PROVIDED RECORDS -
This design comes from an exercise in tuning for small area, a short achievable clock period and few clock cycles on the open sky130 flow, not from production work. Where RTL was checked, it was by simulation tests only, not by an equivalence proof against the original. Only the layout flow was run in runs 4 to 7; the RTL was not checked for function there. Power is estimated from default activity; no workload was simulated.

--- flow/config.mk ---
export PLATFORM = sky130hd
export DESIGN_NAME = st7032_encoder
export DESIGN_NICKNAME = st7032_encoder
export VERILOG_FILES = /design/flow/design.v
export SDC_FILE = /design/flow/constraint.sdc
export NUM_CORES = 4
export LEC_CHECK = 0
export CAP_MARGIN = 20
export CORE_MARGIN = 2
export CORE_UTILIZATION = 40
export SETUP_SLACK_MARGIN = 1.9
export SLEW_MARGIN = 20
--- flow/flow/run.sh ---
#!/bin/bash
set -euo pipefail
cd "$(dirname "$0")/.."
export BUFFER_PORTS_ARGS="-buffer_cell sky130_fd_sc_hd__buf_1"
DU="sky130_fd_sc_hd__probe_p_8 sky130_fd_sc_hd__probec_p_8 sky130_fd_sc_hd__lpflow_bleeder_1 sky130_fd_sc_hd__lpflow_clkbufkapwr_1 sky130_fd_sc_hd__lpflow_clkbufkapwr_16 sky130_fd_sc_hd__lpflow_clkbufkapwr_2 sky130_fd_sc_hd__lpflow_clkbufkapwr_4 sky130_fd_sc_hd__lpflow_clkbufkapwr_8 sky130_fd_sc_hd__lpflow_clkinvkapwr_1 sky130_fd_sc_hd__lpflow_clkinvkapwr_16 sky130_fd_sc_hd__lpflow_clkinvkapwr_2 sky130_fd_sc_hd__lpflow_clkinvkapwr_4 sky130_fd_sc_hd__lpflow_clkinvkapwr_8 sky130_fd_sc_hd__lpflow_decapkapwr_12 sky130_fd_sc_hd__lpflow_decapkapwr_3 sky130_fd_sc_hd__lpflow_decapkapwr_4 sky130_fd_sc_hd__lpflow_decapkapwr_6 sky130_fd_sc_hd__lpflow_decapkapwr_8 sky130_fd_sc_hd__lpflow_inputiso0n_1 sky130_fd_sc_hd__lpflow_inputiso0p_1 sky130_fd_sc_hd__lpflow_inputiso1n_1 sky130_fd_sc_hd__lpflow_inputiso1p_1 sky130_fd_sc_hd__lpflow_inputisolatch_1 sky130_fd_sc_hd__lpflow_isobufsrc_1 sky130_fd_sc_hd__lpflow_isobufsrc_16 sky130_fd_sc_hd__lpflow_isobufsrc_2 sky130_fd_sc_hd__lpflow_isobufsrc_4 sky130_fd_sc_hd__lpflow_isobufsrc_8 sky130_fd_sc_hd__lpflow_isobufsrckapwr_16 sky130_fd_sc_hd__lpflow_lsbuf_lh_hl_isowell_tap_1 sky130_fd_sc_hd__lpflow_lsbuf_lh_hl_isowell_tap_2 sky130_fd_sc_hd__lpflow_lsbuf_lh_hl_isowell_tap_4 sky130_fd_sc_hd__lpflow_lsbuf_lh_isowell_4 sky130_fd_sc_hd__lpflow_lsbuf_lh_isowell_tap_1 sky130_fd_sc_hd__lpflow_lsbuf_lh_isowell_tap_2 sky130_fd_sc_hd__lpflow_lsbuf_lh_isowell_tap_4"
for c in or4_1 or4_2 or4_4 or4b_1 or4b_2 or4b_4 or4bb_1 or4bb_2 or4bb_4 nor4_1 nor4_2 nor4_4 nor4b_1 nor4b_2 nor4b_4 nor4bb_1 nor4bb_2 nor4bb_4 or3_1 or3_2 or3_4 or3b_1 or3b_2 or3b_4; do
  DU="$DU sky130_fd_sc_hd__$c"
done
bash standard.sh "DONT_USE_CELLS=$DU" finish > make_finish.log 2>&1
--- flow/design.v ---
module st7032_encoder (
    input  wire        clk,
    input  wire        rst,         
    input  wire        cmd_valid,
    output reg         cmd_ready,
    input  wire [15:0] cmd_word,
    input  wire [15:0] cmd_len,
    input  wire        pay_valid,
    output wire        pay_ready,
    input  wire [7:0]  pay_data,
    output reg         rsp_valid,
    output reg  [2:0]  rsp_result,
    output wire [7:0]  rsp_data,
    output wire [3:0]  rsp_step,
    output reg         ev_valid,
    input  wire        ev_ready,
    output wire [2:0]  ev_kind,
    output wire [7:0]  ev_data,
    input  wire        ev_ok,
    input  wire [7:0]  ev_rdata
);
    localparam [2:0] EV_CFG   = 3'd0;
    localparam [2:0] EV_BEGIN = 3'd1;
    localparam [2:0] EV_WRITE = 3'd2;
    localparam [2:0] EV_END   = 3'd3;
    localparam [2:0] EV_REQ   = 3'd4;
    localparam [2:0] EV_WAIT  = 3'd5;
    localparam [2:0] R_OK        = 3'd0;
    localparam [2:0] R_IGNORED   = 3'd1;
    localparam [2:0] R_NOT_READY = 3'd2;
    localparam [2:0] R_BUS_ERROR = 3'd3;
    localparam [2:0] R_READ_FAIL = 3'd4;
    localparam [2:0] R_INVALID   = 3'd5;
    localparam integer I_CFG   = 0;
    localparam integer I_BEGIN = 1;
    localparam integer I_WSEL  = 2;
    localparam integer I_WBYTE = 3;
    localparam integer I_END   = 4;
    localparam integer I_REQ   = 5;
    localparam integer I_WAIT  = 6;
    localparam [6:0] S_CFG   = 7'd1 << I_CFG;
    localparam [6:0] S_BEGIN = 7'd1 << I_BEGIN;
    localparam [6:0] S_WSEL  = 7'd1 << I_WSEL;
    localparam [6:0] S_WBYTE = 7'd1 << I_WBYTE;
    localparam [6:0] S_END   = 7'd1 << I_END;
    localparam [6:0] S_REQ   = 7'd1 << I_REQ;
    localparam [6:0] S_WAIT  = 7'd1 << I_WAIT;
    reg [6:0]  st;          
    reg [3:0]  op;          
    reg        ready;       
    reg        lines2;      
    reg [7:0]  b;           
    reg [15:0] c;           
    reg        pm;          
    reg        dv;          
    reg        sf;          
    wire busy = !cmd_ready;
    wire idle = cmd_ready;
    wire is_init  = (op == 4'h0);
    wire is_avail = (op == 4'h1);
    wire is_pseq  = (op == 4'h3);
    wire is_data  = (op[3:1] == 3'b001);
    wire in_write = st[I_WSEL] || st[I_WBYTE];
    assign ev_kind   = {st[I_REQ] || st[I_WAIT],
                        in_write || st[I_END],
                        st[I_BEGIN] || st[I_END] || st[I_WAIT]};
    assign ev_data   = b;
    reg        pmw, pmv;
    assign pay_ready = (pmw && ev_ready) || pmv;
    assign rsp_data  = b & {8{dv}};
    assign rsp_step  = ~c[3:0] & {4{sf}};
    wire [3:0] w_op = cmd_word[15:12];
    wire [2:0] w_f  = cmd_word[10:8];
    wire [7:0] w_a  = cmd_word[7:0];
    wire w_is2  = (w_op == 4'h2);
    wire w_isA  = (w_op == 4'hA);
    wire w_isB  = (w_op == 4'hB);
    wire w_is7  = (w_op == 4'h7);
    wire w_is6  = (w_op == 4'h6);
    wire w_use_alo = w_is2 || w_isA || w_isB;                  
    wire w_use_a7  = w_is2 || w_isB;                           
    wire w_use_f0  = (w_op == 4'h0) || w_is6 || w_is7 ||
                     (w_op == 4'h8) || (w_op == 4'h9) || w_isB;
    wire w_use_f1  = w_is6 || w_is7;
    wire w_invalid = cmd_word[11] || (w_op == 4'hF) ||
                     ((|w_a[6:0]) && !w_use_alo) || (w_a[7] && !w_use_a7) ||
                     (w_f[0] && !w_use_f0) || (w_f[1] && !w_use_f1) ||
                     (w_f[2] && !w_is7);
    wire w_open   = (w_op[3:1] == 3'b000);    
    wire w_notrdy = !w_open && !ready;
    wire w_ignore = (w_op == 4'hB) && w_f[0] && !lines2;
    wire w_run    = !w_invalid && !w_notrdy && !w_ignore;
    wire w_init   = (w_op == 4'h0) && !w_invalid;
    wire [2:0] w_res = w_invalid ? R_INVALID : w_notrdy ? R_NOT_READY :
                       w_ignore ? R_IGNORED : R_OK;
    wire [6:0] w_st  = (w_op == 4'h0) ? S_CFG : (w_op[3:2] == 2'b11) ? S_REQ : S_BEGIN;
    wire [2:0] c_f = c[10:8];
    wire [7:0] c_a = c[7:0];
    reg  [7:0] cbyte;
    always @(*) begin
        case (op)
            4'h0: begin
                case (~c[3:0])
                    4'd1:    cbyte = 8'h38;
                    4'd2:    cbyte = 8'h39;
                    4'd3:    cbyte = 8'h14;
                    4'd4:    cbyte = 8'h79;
                    4'd5:    cbyte = 8'h50;
                    4'd6:    cbyte = 8'h6C;
                    4'd7:    cbyte = 8'h0C;
                    4'd8:    cbyte = 8'h01;
                    default: cbyte = 8'h06;
                endcase
            end
            4'h2:    cbyte = c_a;
            4'h4:    cbyte = 8'h01;
            4'h5:    cbyte = 8'h02;
            4'h6:    cbyte = {6'b000001, c_f[1:0]};
            4'h7:    cbyte = {5'b00001, c_f};
            4'h8:    cbyte = {5'b00011, c_f[0], 2'b00};
            4'h9:    cbyte = {5'b00010, c_f[0], 2'b00};
            4'hA:    cbyte = {1'b1, c_a[6:0]};
            default: cbyte = {1'b1, c_a[6] ^ c_f[0], c_a[5:0]};
        endcase
    end
    reg [7:0] rd_byte;
    always @(*) begin
        case (op[1:0])
            2'b00:   rd_byte = ev_rdata;                   
            2'b01:   rd_byte = {7'b0, ev_rdata[7]};        
            default: rd_byte = {1'b0, ev_rdata[6:0]};      
        endcase
    end
    wire step1 = (c[3:0] == ~4'd1);
    wire step9 = (c[3:0] == ~4'd9);
    wire err   = rsp_result[0];           
    wire acc  = cmd_valid && cmd_ready;
    wire fire = ev_valid && ev_ready;
    wire take = pay_valid && pay_ready;
    wire f_cfg   = fire && st[I_CFG];
    wire f_begin = fire && st[I_BEGIN];
    wire f_write = fire && in_write;
    wire f_end   = fire && st[I_END];
    wire f_req   = fire && st[I_REQ];
    wire f_wait  = fire && st[I_WAIT];
    wire f_wait1 = f_wait && b[1:0] == 2'd1;
    wire f_wait2 = f_wait && b[1:0] == 2'd2;
    wire f_wait3 = f_wait && b[1:0] == 2'd3;
    wire f_cbyte   = f_write && st[I_WSEL] && !is_pseq;
    wire pay_wait  = f_write && !take && pm;
    wire init_adv  = (f_wait1 && is_init && !err && !step1 && !step9) || f_wait2;
    wire init_bad  = f_wait1 && is_init && err;
    wire done = f_req || f_wait3 || (f_end && (is_avail || is_data)) ||
                (f_wait1 && (!is_init || err));
    always @(posedge clk) begin
        if (rst) begin
            cmd_ready <= 1'b1;
            rsp_valid <= 1'b0;
        end else if (acc) begin
            cmd_ready <= !w_run;
            rsp_valid <= !w_run;
        end else if (done) begin
            cmd_ready <= 1'b1;
            rsp_valid <= 1'b1;
        end
    end
    wire v_n = rst ? 1'b0 : acc ? w_run : (done || pay_wait) ? 1'b0 :
               take ? 1'b1 : ev_valid;
    always @(posedge clk)
        ev_valid <= v_n;
    always @(posedge clk) begin
        if (rst)
            ready <= 1'b0;
        else if (acc && w_init)
            ready <= 1'b0;
        else if (f_wait3)
            ready <= 1'b1;
    end
    always @(posedge clk)
        if (acc && w_init)
            lines2 <= w_f[0];
    always @(posedge clk)
        if (idle)
            op <= w_op;
    always @(posedge clk)
        if (idle)
            st <= w_st;
        else if (f_cfg || init_adv)
            st <= S_BEGIN;
        else if (f_begin)
            st <= is_avail ? S_END : S_WSEL;
        else if (f_write)
            st <= (take || pm || f_cbyte) ? S_WBYTE : S_END;
        else if (f_end)
            st <= S_WAIT;
    always @(posedge clk)
        if (acc)
            rsp_result <= w_res;
        else if (f_req)
            rsp_result <= {!ev_ok, 2'b00};
        else if (f_end)
            rsp_result <= {1'b0, {2{!is_avail && !ev_ok}}};
    always @(posedge clk)
        if (acc)
            dv <= 1'b0;
        else if (f_req)
            dv <= ev_ok;
        else if (f_end)
            dv <= is_avail;
    always @(posedge clk)
        if (acc)
            sf <= 1'b0;
        else if (init_bad)
            sf <= 1'b1;
    wire pm_n = rst ? 1'b0 : acc ? (w_run && (w_op == 4'h3) && (cmd_len != 16'd0)) :
                take ? (c != 16'd1) : pm;
    always @(posedge clk) begin
        pm  <= pm_n;
        pmw <= pm_n && !acc && (in_write || f_begin);
        pmv <= pm_n && !v_n;
    end
    wire        dec = take || init_adv;
    wire [15:0] cz;                       
    assign cz[0] = 1'b1;
    genvar gi;
    generate
        for (gi = 1; gi < 16; gi = gi + 1) begin : g_cz
            assign cz[gi] = cz[gi - 1] && !c[gi - 1];
        end
    endgenerate
    wire [15:0] w_c = (w_op == 4'h3) ? cmd_len :
                      {cmd_len[15:11], cmd_word[10:4], cmd_word[3:1] | {3{w_op == 4'h0}}, cmd_word[0]};
    wire [15:0] c_dec = c ^ (cz & {16{dec}});
    always @(posedge clk) begin
        c[15:4] <= idle ? w_c[15:4] : c_dec[15:4];
        c[3:0]  <= acc  ? w_c[3:0]  : c_dec[3:0];     
    end
    wire ld_sel  = f_begin;
    wire ld_3e   = acc || init_adv;
    wire ld_w    = f_end;                 
    wire ld_w23  = f_wait1 && is_init && (step1 || step9);
    wire b_hold  = !(ld_3e || ld_sel || f_cbyte || take || ld_w || ld_w23 || f_req);
    always @(posedge clk)
        b <= ({8{ld_3e}}             & 8'h3E)                     |
             ({8{ld_sel}}            & {1'b0, is_data, 6'b0})     |
             ({8{f_cbyte}}           & cbyte)                     |
             ({8{take}}              & pay_data)                  |
             ({8{ld_w}}              & {7'b0, ev_ok || !is_avail}) |
             ({8{ld_w23}}            & {6'b0, 1'b1, step9})      |
             ({8{f_req}}             & rd_byte)                   |
             ({8{b_hold}}            & b);
endmodule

AIM OF THE EXERCISE - Look through the data above and return exactly the lines from the one that contains "wire w_invalid = cmd_word[11]" to the one that contains "wire w_ignore = (w_op", inclusive, with nothing else.

WRITTEN REPLY -
    wire w_invalid = cmd_word[11] || (w_op == 4'hF) ||
                     ((|w_a[6:0]) && !w_use_alo) || (w_a[7] && !w_use_a7) ||
                     (w_f[0] && !w_use_f0) || (w_f[1] && !w_use_f1) ||
                     (w_f[2] && !w_is7);
    wire w_open   = (w_op[3:1] == 3'b000);    
    wire w_notrdy = !w_open && !ready;
    wire w_ignore = (w_op == 4'hB) && w_f[0] && !lines2;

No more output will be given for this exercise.